Expression of Recombinant Membrane-Type MMPs

Since the discovery of the membrane-type matrix metalloproteinases (MT-MMPs) which are characterized by the existence of a C-terminal membrane-spanning domain followed by a short cytoplasmic “tail” (1 ) there has been much interest in the production of recombinant protein to facilitate both structural and functional analyses. The proteolytic activity of the membrane-type-1 MMP (MT1-MMP) has been studied using recombinant material produced from expression in E. coli (2 ,3 ). These data have been confirmed and extended by reports describing expression of MT1-MMP in mammalian cells (4 –7 ).
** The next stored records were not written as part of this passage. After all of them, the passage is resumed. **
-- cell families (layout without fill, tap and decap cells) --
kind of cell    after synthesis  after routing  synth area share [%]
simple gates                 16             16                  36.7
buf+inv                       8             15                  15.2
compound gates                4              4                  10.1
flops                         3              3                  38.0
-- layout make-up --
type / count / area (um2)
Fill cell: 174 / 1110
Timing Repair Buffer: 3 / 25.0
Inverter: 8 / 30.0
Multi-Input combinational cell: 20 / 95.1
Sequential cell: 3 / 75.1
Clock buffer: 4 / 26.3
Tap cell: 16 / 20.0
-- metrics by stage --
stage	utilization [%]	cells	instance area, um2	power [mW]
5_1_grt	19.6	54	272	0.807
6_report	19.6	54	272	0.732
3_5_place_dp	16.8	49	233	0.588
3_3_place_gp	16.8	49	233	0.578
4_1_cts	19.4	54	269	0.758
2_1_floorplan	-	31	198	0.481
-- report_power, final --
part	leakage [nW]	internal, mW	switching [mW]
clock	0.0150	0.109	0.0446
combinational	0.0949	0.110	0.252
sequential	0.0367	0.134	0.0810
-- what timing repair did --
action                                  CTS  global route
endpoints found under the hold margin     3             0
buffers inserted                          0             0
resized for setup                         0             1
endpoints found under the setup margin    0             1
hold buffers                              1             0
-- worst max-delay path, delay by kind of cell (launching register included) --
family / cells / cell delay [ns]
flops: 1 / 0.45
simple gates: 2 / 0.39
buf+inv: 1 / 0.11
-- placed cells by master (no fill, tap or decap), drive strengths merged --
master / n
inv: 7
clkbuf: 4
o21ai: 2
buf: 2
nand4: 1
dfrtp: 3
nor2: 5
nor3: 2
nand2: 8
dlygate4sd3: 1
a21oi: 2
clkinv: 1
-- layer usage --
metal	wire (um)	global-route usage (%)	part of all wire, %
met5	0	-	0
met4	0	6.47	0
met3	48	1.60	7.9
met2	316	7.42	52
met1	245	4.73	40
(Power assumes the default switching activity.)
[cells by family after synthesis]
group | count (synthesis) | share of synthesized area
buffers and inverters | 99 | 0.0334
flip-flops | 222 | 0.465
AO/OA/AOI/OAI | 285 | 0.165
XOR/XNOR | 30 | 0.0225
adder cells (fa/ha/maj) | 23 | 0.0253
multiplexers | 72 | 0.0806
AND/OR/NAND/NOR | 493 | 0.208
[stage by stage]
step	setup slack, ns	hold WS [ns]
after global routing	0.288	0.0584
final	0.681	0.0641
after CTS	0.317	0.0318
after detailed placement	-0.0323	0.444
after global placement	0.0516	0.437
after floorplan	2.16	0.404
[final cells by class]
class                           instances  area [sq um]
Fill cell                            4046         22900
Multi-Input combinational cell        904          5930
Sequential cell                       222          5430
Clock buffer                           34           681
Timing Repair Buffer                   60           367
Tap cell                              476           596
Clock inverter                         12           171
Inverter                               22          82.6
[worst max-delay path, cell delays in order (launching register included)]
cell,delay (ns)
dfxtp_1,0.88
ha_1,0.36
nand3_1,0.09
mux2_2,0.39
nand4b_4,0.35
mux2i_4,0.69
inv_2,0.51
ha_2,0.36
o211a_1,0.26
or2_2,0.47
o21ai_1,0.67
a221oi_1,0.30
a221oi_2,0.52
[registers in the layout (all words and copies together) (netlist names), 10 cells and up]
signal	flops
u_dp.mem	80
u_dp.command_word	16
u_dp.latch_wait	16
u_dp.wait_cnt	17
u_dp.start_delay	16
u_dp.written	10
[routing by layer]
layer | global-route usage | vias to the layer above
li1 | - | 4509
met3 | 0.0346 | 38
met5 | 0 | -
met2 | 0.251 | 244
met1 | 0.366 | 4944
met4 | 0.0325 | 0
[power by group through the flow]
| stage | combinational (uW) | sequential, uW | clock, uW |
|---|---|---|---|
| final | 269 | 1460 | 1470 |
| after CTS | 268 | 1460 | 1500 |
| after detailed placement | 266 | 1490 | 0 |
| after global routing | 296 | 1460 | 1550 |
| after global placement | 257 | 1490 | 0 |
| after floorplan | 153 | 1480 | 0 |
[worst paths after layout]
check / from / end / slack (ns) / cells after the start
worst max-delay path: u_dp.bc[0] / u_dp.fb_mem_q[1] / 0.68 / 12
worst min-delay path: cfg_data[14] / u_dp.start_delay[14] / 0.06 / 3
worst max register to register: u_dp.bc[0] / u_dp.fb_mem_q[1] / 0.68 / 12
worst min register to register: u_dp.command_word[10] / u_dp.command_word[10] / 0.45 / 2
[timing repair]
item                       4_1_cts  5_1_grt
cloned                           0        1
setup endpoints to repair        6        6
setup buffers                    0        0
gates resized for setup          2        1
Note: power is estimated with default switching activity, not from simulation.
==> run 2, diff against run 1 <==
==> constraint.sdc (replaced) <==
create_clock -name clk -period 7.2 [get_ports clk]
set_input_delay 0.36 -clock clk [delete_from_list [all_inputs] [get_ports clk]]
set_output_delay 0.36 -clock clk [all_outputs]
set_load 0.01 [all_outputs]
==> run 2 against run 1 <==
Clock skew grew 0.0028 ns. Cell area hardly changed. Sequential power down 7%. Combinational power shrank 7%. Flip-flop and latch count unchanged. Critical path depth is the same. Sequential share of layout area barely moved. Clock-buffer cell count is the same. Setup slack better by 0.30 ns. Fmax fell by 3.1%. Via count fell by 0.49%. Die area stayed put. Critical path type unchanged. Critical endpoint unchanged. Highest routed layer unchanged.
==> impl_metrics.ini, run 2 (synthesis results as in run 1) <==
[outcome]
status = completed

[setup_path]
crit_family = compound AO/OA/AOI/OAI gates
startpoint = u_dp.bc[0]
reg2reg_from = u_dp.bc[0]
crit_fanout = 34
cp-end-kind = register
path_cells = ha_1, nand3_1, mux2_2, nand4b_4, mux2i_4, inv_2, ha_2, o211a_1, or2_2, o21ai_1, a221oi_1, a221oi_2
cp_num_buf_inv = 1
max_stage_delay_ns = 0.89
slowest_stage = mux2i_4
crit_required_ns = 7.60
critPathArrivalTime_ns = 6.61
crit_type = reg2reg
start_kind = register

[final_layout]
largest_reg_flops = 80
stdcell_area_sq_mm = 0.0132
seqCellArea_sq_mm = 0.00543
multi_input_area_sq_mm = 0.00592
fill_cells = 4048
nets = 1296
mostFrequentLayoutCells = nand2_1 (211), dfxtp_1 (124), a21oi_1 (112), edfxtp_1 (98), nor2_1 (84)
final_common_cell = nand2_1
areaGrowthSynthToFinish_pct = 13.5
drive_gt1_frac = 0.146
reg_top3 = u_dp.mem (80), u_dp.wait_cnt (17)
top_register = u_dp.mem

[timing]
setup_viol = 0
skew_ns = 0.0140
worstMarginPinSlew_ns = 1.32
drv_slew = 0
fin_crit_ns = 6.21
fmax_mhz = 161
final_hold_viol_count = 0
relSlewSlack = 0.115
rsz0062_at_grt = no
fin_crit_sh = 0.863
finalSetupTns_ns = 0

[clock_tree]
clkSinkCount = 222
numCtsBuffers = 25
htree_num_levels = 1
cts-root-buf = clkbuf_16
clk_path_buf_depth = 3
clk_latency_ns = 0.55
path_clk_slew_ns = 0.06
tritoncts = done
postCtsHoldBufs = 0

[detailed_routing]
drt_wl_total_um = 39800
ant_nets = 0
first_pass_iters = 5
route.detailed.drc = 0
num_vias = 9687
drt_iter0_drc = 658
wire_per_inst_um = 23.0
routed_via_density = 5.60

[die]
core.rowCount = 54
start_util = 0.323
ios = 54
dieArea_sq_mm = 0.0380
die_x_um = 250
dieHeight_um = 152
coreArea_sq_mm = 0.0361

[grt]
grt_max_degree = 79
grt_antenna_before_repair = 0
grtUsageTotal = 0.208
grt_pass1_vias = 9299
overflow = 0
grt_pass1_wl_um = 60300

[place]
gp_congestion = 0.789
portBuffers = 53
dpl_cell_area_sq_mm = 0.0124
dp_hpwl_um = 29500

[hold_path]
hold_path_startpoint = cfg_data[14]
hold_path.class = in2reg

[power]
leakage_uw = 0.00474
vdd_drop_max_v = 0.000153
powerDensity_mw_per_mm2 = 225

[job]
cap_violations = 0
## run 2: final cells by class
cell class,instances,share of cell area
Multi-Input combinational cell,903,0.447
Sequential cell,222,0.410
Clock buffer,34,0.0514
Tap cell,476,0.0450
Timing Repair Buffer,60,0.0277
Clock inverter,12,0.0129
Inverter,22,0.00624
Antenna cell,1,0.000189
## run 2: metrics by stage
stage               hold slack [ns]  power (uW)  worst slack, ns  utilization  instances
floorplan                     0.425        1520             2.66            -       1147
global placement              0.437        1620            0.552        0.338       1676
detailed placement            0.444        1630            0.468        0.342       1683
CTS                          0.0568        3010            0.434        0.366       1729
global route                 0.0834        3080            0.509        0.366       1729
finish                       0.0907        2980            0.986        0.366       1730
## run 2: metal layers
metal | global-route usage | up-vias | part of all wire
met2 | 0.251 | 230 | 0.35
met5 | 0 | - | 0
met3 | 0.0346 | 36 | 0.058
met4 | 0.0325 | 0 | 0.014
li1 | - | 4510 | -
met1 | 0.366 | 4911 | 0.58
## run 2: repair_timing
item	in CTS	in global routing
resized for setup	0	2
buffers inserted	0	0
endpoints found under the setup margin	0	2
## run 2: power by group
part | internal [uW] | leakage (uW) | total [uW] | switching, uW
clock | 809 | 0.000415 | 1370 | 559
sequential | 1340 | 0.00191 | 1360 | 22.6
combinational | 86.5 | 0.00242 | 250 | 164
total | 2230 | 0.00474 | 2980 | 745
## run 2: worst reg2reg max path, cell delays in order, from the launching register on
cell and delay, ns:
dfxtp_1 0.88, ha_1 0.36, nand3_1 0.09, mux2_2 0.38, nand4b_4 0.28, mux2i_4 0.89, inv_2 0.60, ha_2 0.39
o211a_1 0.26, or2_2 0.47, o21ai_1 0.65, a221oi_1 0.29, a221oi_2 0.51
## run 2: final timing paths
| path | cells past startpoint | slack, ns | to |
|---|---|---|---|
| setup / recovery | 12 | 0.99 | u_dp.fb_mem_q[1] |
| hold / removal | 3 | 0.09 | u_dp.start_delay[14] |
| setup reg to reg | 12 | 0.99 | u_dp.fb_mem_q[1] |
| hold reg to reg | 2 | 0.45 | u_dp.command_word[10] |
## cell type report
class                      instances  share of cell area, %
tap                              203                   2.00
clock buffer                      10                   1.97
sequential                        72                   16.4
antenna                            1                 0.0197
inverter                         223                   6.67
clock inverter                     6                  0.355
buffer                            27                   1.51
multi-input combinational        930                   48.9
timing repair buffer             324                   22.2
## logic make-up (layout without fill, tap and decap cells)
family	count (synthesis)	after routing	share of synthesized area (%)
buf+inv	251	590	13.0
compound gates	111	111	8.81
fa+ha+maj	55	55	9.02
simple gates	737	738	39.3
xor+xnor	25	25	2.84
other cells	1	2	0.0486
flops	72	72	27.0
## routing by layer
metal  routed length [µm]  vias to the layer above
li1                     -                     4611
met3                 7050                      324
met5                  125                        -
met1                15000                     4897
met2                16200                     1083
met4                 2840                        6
## src/design/ebml_pkg.sv

```systemverilog
// ----------------------------------------------------------------------------
// ebml_pkg
// Shared types, constants and decode helpers for the EBML element header
// parser.
// ----------------------------------------------------------------------------
`default_nettype none

package ebml_pkg;

  localparam int NUM_CONT       = 8;
  localparam int CFG_IDX_W      = $clog2(NUM_CONT);
  localparam int MAX_ID_BYTES   = 4;
  localparam int MAX_SIZE_BYTES = 8;

  // Reset values of the container ID registers, entry 0 in the low word.
  localparam logic [NUM_CONT-1:0][31:0] CONT_ID_RESET = {
    32'h0000_00E1,  // Audio
    32'h0000_00E0,  // Video
    32'h0000_00AE,  // TrackEntry
    32'h1549_A966,  // Segment Info
    32'h1654_AE6B,  // Tracks
    32'h1F43_B675,  // Cluster
    32'h1853_8067,  // Segment
    32'h1A45_DFA3   // EBML header
  };

  typedef enum logic [1:0] {
    PH_ID_FIRST = 2'd0,
    PH_ID_MORE  = 2'd1,
    PH_SIZE     = 2'd2,
    PH_PAYLOAD  = 2'd3
  } phase_t;

  typedef enum logic [1:0] {
    KIND_HEADER  = 2'd0,
    KIND_PAYLOAD = 2'd1,
    KIND_ERROR   = 2'd2
  } kind_t;

  typedef struct packed {
    kind_t        kind;
    logic [31:0]  elem_id;
    logic [2:0]   id_length;
    logic [55:0]  data_size;
    logic [3:0]   size_length;
    logic         size_unknown;
    logic         is_container;
    logic [7:0]   payload_byte;
    logic         payload_last;
  } result_t;

  // Length given by the leading zeros of a first vint byte: 1..8, 9 for zero.
  function automatic logic [3:0] vint_len(input logic [7:0] b);
    logic [3:0] n;
    n = 4'd9;
    if (b[7])      n = 4'd1;
    else if (b[6]) n = 4'd2;
    else if (b[5]) n = 4'd3;
    else if (b[4]) n = 4'd4;
    else if (b[3]) n = 4'd5;
    else if (b[2]) n = 4'd6;
    else if (b[1]) n = 4'd7;
    else if (b[0]) n = 4'd8;
    return n;
  endfunction

  // All value bits set for a size of n bytes: 7*n ones.
  function automatic logic [55:0] size_ones(input logic [3:0] n);
    logic [55:0] m;
    case (n)
      4'd1:    m = 56'h00_0000_0000_007F;
      4'd2:    m = 56'h00_0000_0000_3FFF;
      4'd3:    m = 56'h00_0000_001F_FFFF;
      4'd4:    m = 56'h00_0000_0FFF_FFFF;
      4'd5:    m = 56'h00_0007_FFFF_FFFF;
      4'd6:    m = 56'h00_03FF_FFFF_FFFF;
      4'd7:    m = 56'h01_FFFF_FFFF_FFFF;
      4'd8:    m = 56'hFF_FFFF_FFFF_FFFF;
      default: m = 56'h0;
    endcase
    return m;
  endfunction

endpackage

`default_nettype wire

```

## src/design/ebml_element_header_parser_core.sv

```systemverilog
// ----------------------------------------------------------------------------
// ebml_element_header_parser_core
// Byte-at-a-time EBML element header parser with container descent and
// payload pass-through.
// ----------------------------------------------------------------------------
// Usage:
//   Stream bytes enter on in_valid/in_byte and are taken on a clock edge with
//   in_valid high and in_stall low. Each byte yields zero or one result beat
//   on the out_ channel: a header when the last size byte arrives, a payload
//   byte for elements that are not descended into, or an error for a bad
//   first ID or size byte. Bytes in the middle of a header give no beat.
//   The container ID table is written on cfg_valid with cfg_index and
//   cfg_data; cfg_ready is always high. Write it only while the parser idles.
//   An accepted byte's result beat is registered in the output or skid
//   register, and one byte is taken every cycle while in_stall is low. All
//   decoding is combinational between the header state and output registers.
//   A two-entry output buffer (output register plus skid register) lets the
//   parser take a byte while a result waits; in_stall rises only once the
//   skid register is full, so a stalled receiver costs at most two beats of
//   buffering before the input is held off.
//   Reset clears the buffer, returns the parser to the first ID byte and
//   loads the default container IDs.
// ----------------------------------------------------------------------------
`default_nettype none

module ebml_element_header_parser_core
  import ebml_pkg::*;
(
  input  wire logic                 clk,
  input  wire logic                 rst_n,
  // Stream input
  input  wire logic                 in_valid,
  output logic                      in_stall,
  input  wire logic [7:0]           in_byte,
  // Results
  output logic                      out_valid,
  input  wire logic                 out_stall,
  output logic [1:0]                out_kind,
  output logic [31:0]               out_elem_id,
  output logic [2:0]                out_id_length,
  output logic [55:0]               out_data_size,
  output logic [3:0]                out_size_length,
  output logic                      out_size_unknown,
  output logic                      out_is_container,
  output logic [7:0]                out_payload_byte,
  output logic                      out_payload_last,
  // Configuration
  input  wire logic                 cfg_valid,
  output logic                      cfg_ready,
  input  wire logic [CFG_IDX_W-1:0] cfg_index,
  input  wire logic [31:0]          cfg_data
);

  // Configuration registers
  logic [NUM_CONT-1:0][31:0] cont_id_r, cont_id_nxt;

  // Parser state
  phase_t      phase_r, phase_nxt;
  logic [31:0] id_accum_r, id_accum_nxt;
  logic [2:0]  id_len_r, id_len_nxt;
  logic [2:0]  id_left_r, id_left_nxt;
  logic [55:0] size_accum_r, size_accum_nxt;
  logic [3:0]  size_len_r, size_len_nxt;
  logic [3:0]  size_left_r, size_left_nxt;
  logic [55:0] payload_left_r, payload_left_nxt;

  // Output buffer
  result_t out_r, out_nxt;
  result_t skid_r, skid_nxt;
  logic    out_valid_r, out_valid_nxt;
  logic    skid_valid_r, skid_valid_nxt;

  // Decode of the current byte
  logic        accept;
  logic [3:0]  vlen;
  logic        id_err;
  logic        size_first;
  logic        size_err;
  logic [55:0] size_acc_new;
  logic [3:0]  size_len_new;
  logic [3:0]  size_left_new;
  logic [2:0]  id_left_new;
  logic        hdr_done;
  logic        unknown;
  logic        cont;
  logic        pay_last;
  result_t     res;
  logic        res_valid;
  logic        out_ready;

  assign accept    = in_valid && !in_stall;
  assign in_stall  = skid_valid_r;
  assign cfg_ready = 1'b1;

  always_comb begin
    vlen          = vint_len(in_byte);
    id_err        = (vlen > 4'(MAX_ID_BYTES));
    size_first    = (size_len_r == 4'd0);
    size_err      = size_first && (vlen > 4'(MAX_SIZE_BYTES));
    id_left_new   = id_left_r - 3'd1;
    if (size_first) begin
      size_len_new  = vlen;
      size_left_new = vlen - 4'd1;
      size_acc_new  = {48'h0, in_byte & ((8'h80 >> 3'(vlen - 4'd1)) - 8'd1)};
    end else begin
      size_len_new  = size_len_r;
      size_left_new = size_left_r - 4'd1;
      size_acc_new  = {size_accum_r[47:0], in_byte};
    end
    hdr_done = (phase_r == PH_SIZE) && !size_err && (size_left_new == 4'd0);
    unknown  = (size_acc_new == size_ones(size_len_new));
    cont     = unknown;
    for (int i = 0; i < NUM_CONT; i++) begin
      if (cont_id_r[i] == id_accum_r) cont = 1'b1;
    end
    pay_last = (payload_left_r <= 56'd1);
  end

  // Next state
  always_comb begin
    phase_nxt        = phase_r;
    id_accum_nxt     = id_accum_r;
    id_len_nxt       = id_len_r;
    id_left_nxt      = id_left_r;
    size_accum_nxt   = size_accum_r;
    size_len_nxt     = size_len_r;
    size_left_nxt    = size_left_r;
    payload_left_nxt = payload_left_r;
    if (accept) begin
      case (phase_r)
        PH_ID_FIRST: begin
          if (!id_err) begin
            id_accum_nxt = {24'h0, in_byte};
            id_len_nxt   = 3'(vlen);
            id_left_nxt  = 3'(vlen - 4'd1);
            size_len_nxt = 4'd0;
            phase_nxt    = (vlen != 4'd1) ? PH_ID_MORE : PH_SIZE;
          end
        end
        PH_ID_MORE: begin
          id_accum_nxt = {id_accum_r[23:0], in_byte};
          id_left_nxt  = id_left_new;
          if (id_left_new == 3'd0) begin
            size_len_nxt = 4'd0;
            phase_nxt    = PH_SIZE;
          end
        end
        PH_SIZE: begin
          if (size_err) begin
            phase_nxt = PH_ID_FIRST;
          end else begin
            size_accum_nxt = size_acc_new;
            size_len_nxt   = size_len_new;
            size_left_nxt  = size_left_new;
            if (hdr_done) begin
              if (cont || size_acc_new == 56'd0) begin
                phase_nxt = PH_ID_FIRST;
              end else begin
                payload_left_nxt = size_acc_new;
                phase_nxt        = PH_PAYLOAD;
              end
            end
          end
        end
        PH_PAYLOAD: begin
          if (pay_last) begin
            payload_left_nxt = 56'd0;
            phase_nxt        = PH_ID_FIRST;
          end else begin
            payload_left_nxt = payload_left_r - 56'd1;
          end
        end
        default: phase_nxt = PH_ID_FIRST;
      endcase
    end
  end

  // Result of the current byte
  always_comb begin
    res       = '0;
    res_valid = 1'b0;
    case (phase_r)
      PH_ID_FIRST: begin
        if (id_err) begin
          res.kind  = KIND_ERROR;
          res_valid = accept;
        end
      end
      PH_SIZE: begin
        if (size_err) begin
          res.kind  = KIND_ERROR;
          res_valid = accept;
        end else if (hdr_done) begin
          res.kind         = KIND_HEADER;
          res.elem_id      = id_accum_r;
          res.id_length    = id_len_r;
          res.data_size    = size_acc_new;
          res.size_length  = size_len_new;
          res.size_unknown = unknown;
          res.is_container = cont;
          res_valid        = accept;
        end
      end
      PH_PAYLOAD: begin
        res.kind         = KIND_PAYLOAD;
        res.payload_byte = in_byte;
        res.payload_last = pay_last;
        res_valid        = accept;
      end
      default: res_valid = 1'b0;
    endcase
  end

  // Output register with skid stage. No byte is taken while the skid is full.
  always_comb begin
    out_ready      = !out_valid_r || !out_stall;
    out_nxt        = out_r;
    out_valid_nxt  = out_valid_r;
    skid_nxt       = skid_r;
    skid_valid_nxt = skid_valid_r;
    if (skid_valid_r) begin
      if (out_ready) begin
        out_nxt        = skid_r;
        out_valid_nxt  = 1'b1;
        skid_valid_nxt = 1'b0;
      end
    end else if (out_ready) begin
      out_nxt       = res;
      out_valid_nxt = res_valid;
    end else if (res_valid) begin
      skid_nxt       = res;
      skid_valid_nxt = 1'b1;
    end
  end

  always_comb begin
    cont_id_nxt = cont_id_r;
    if (cfg_valid && cfg_ready) begin
      cont_id_nxt[cfg_index] = cfg_data;
    end
  end

  always_ff @(posedge clk) begin
    if (!rst_n) begin
      cont_id_r      <= CONT_ID_RESET;
      phase_r        <= PH_ID_FIRST;
      id_accum_r     <= '0;
      id_len_r       <= '0;
      id_left_r      <= '0;
      size_accum_r   <= '0;
      size_len_r     <= '0;
      size_left_r    <= '0;
      payload_left_r <= '0;
      out_valid_r    <= 1'b0;
      skid_valid_r   <= 1'b0;
    end else begin
      cont_id_r      <= cont_id_nxt;
      phase_r        <= phase_nxt;
      id_accum_r     <= id_accum_nxt;
      id_len_r       <= id_len_nxt;
      id_left_r      <= id_left_nxt;
      size_accum_r   <= size_accum_nxt;
      size_len_r     <= size_len_nxt;
      size_left_r    <= size_left_nxt;
      payload_left_r <= payload_left_nxt;
      out_valid_r    <= out_valid_nxt;
      skid_valid_r   <= skid_valid_nxt;
    end
  end

  always_ff @(posedge clk) begin
    out_r  <= out_nxt;
    skid_r <= skid_nxt;
  end

  assign out_valid        = out_valid_r;
  assign out_kind         = out_r.kind;
  assign out_elem_id      = out_r.elem_id;
  assign out_id_length    = out_r.id_length;
  assign out_data_size    = out_r.data_size;
  assign out_size_length  = out_r.size_length;
  assign out_size_unknown = out_r.size_unknown;
  assign out_is_container = out_r.is_container;
  assign out_payload_byte = out_r.payload_byte;
  assign out_payload_last = out_r.payload_last;

  // The skid register only fills behind a held output beat.
  a_skid_behind_out: assert property (@(posedge clk) disable iff (!rst_n)
    skid_valid_r |-> out_valid_r)
    else $error("skid register holds a beat while the output register is empty");

  // Reset leaves no result beat behind.
  a_reset_empties: assert property (@(posedge clk)
    !rst_n |=> !out_valid_r && !skid_valid_r)
    else $error("result beat present right after reset");

  // Payload phase always has at least one byte left to pass.
  a_payload_count: assert property (@(posedge clk) disable iff (!rst_n)
    phase_r == PH_PAYLOAD |-> payload_left_r != 56'd0)
    else $error("payload phase with no bytes left");

  // Only payload beats carry a last mark.
  a_last_on_payload: assert property (@(posedge clk) disable iff (!rst_n)
    out_valid_r && out_r.payload_last |-> out_r.kind == KIND_PAYLOAD)
    else $error("last mark on a beat that is not payload");

endmodule

`default_nettype wire

```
This chapter will, therefore, focus on methods to produce recombinant MT1-MMP in both types of expression systems and the issues governing the choice of which system to use will be discussed. Overall, we have used the glutathione-S-transferase (GST)-fusion technology to produce material for injection into sheep to raise polyclonal antibodies. For kinetic analysis of catalytic activity we have used E. coli expression, both periplasmic, and expression in inclusion bodies (followed by solu-bilization and refolding). We have found the latter approach to be most reliable and, therefore, describe this method in detail. To study the location and function of the membrane-associated form we have used transient expression in Chinese hamster ovary (CHO) cells. High level expression in stably trans-fected cells has been more difficult to achieve and this chapter describes the use of an inducible mammalian cell system which gives reasonably high levels of expression of MT1-MMP.